Duty is a concept of deontology that is fairly foreign to contemporary medicine, but has deep roots in Western philosophy and continues to have importance today in most non-Western cultures. The etymology of the term denotes the idea of a debt or an obligation owed to something or someone else. For Kant, duty means acting in accordance with the Categorical Imperative as an acknowledgement and affirmation of one’s dignity as a rational creature. Extending this further for the physician, this means that the physician has a duty to treat his or her patients as an end and not merely as a means. The strength of the word duty over the words “should” or “ought” as we usually think about medical ethics reflects that there is actually an obligation a physician has towards his or her patient. This sentiment is unfortunately often absent from contemporary medical culture. This gives new meaning to the idea of physicians in training “taking ownership of their patients” and generally has the potential to change the disposition of the physician in training to viewing modern medicine, even with all of its discontents, as a much more solemn and sacred enterprise, changing what is a job into a vocation. A deeper, more internalized, almost transcendent importance of the role of the physician in honoring the dignity of the patient could alter the contemporary currents in medical culture that function to undermine, commercialize, and compromise the physician’s engagement with the patient.

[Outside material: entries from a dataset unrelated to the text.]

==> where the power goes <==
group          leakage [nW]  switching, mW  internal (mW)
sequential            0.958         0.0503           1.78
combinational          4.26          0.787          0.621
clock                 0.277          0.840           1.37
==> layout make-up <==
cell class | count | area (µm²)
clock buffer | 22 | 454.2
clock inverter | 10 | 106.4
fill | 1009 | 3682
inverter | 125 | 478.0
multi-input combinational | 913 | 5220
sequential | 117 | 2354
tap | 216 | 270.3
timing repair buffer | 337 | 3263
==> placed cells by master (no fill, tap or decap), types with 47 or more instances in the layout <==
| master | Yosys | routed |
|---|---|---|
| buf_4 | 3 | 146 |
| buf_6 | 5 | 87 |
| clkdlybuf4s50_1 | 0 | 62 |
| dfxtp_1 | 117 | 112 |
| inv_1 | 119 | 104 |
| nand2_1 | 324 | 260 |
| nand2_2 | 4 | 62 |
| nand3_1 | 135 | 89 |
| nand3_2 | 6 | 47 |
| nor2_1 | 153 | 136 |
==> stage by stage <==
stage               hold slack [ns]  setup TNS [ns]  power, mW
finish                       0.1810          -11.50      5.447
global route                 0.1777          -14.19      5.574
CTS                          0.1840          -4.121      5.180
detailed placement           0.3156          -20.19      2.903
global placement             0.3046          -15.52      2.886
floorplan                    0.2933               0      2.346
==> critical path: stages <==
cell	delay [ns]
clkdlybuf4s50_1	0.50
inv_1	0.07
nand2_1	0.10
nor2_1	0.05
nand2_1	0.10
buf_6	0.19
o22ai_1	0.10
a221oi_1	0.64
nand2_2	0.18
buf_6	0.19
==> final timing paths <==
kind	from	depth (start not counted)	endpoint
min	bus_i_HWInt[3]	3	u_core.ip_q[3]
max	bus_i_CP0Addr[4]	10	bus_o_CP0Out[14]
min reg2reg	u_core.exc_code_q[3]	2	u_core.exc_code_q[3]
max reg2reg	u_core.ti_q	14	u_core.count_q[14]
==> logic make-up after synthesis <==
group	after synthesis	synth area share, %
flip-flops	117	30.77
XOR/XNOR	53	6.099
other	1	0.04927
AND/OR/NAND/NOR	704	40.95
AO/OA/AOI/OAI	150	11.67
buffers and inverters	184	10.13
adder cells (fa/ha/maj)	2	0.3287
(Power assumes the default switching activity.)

Kant’s Limitations and Moving Forward

Utilizing Kant’s philosophy for medical education is not a panacea. There is no perfect ethical theory that is philosophically rigorous, practical, and accessible to the physician. There are both practical and philosophical difficulties with Kant in medical ethics education. From a practical perspective, Kant’s understanding of autonomy could be met with protests as it does open the door for a more paternalistic disposition towards the patient. The idea of intentionality, though helpful from the perspective of medical culture and as an introduction to medical learners, is also inadequate on a systemic level to evaluate ethical behavior. From a philosophical perspective, Kant can suffer from lack of accessibility because of his prolific writing and sometimes technical text. His first and probably most important formulation of the Categorical Imperative is dense and not even completely understood among ethicists in terms of how to put it into practice. There are also concerns regarding the cohesiveness of the three formulations. Finally, although concepts of dignity, autonomy, and not treating others as means to an end is emotionally satisfying, part of utilizing Kant’s philosophy is understanding the rational methods he uses to generate the maxims that guide ethical behavior in accordance with reason, which can be difficult.

Kantian ethics, with an emphasis on the concepts of patient dignity, autonomy, and the second formulation of the Categorical Imperative, could be a helpful addition for medical ethics education. Though inadequate as a sole paradigm for the whole of medical ethics, with principlism, among others, still needing to serve a major role, utilizing Kant’s Categorical Imperative in medical education as one of the ethical paradigms used to educate trainees about medical ethics could prove helpful to address the challenges unique to contemporary medicine. It offers a paradigm that places the subject of one’s actions, the patient, as the end of all ethical action, and would therefore be easily integrated into the current culture of medical ethics that emphasizes patient-centered medicine. Finally, approaching medical ethics from a multimodal approach by utilizing comparative ethics provides an avenue for the medical trainee to become more involved and potentially interested in the richness and diversity of ethical theory itself. The more ethically literate physician would then be one who recognizes the origins of the diversity of opinions in medical ethics which would not only help the patient, but from a Kantian perspective, would compel the budding physician towards his or her imperfect duty of self-development, the sine qua non of education itself.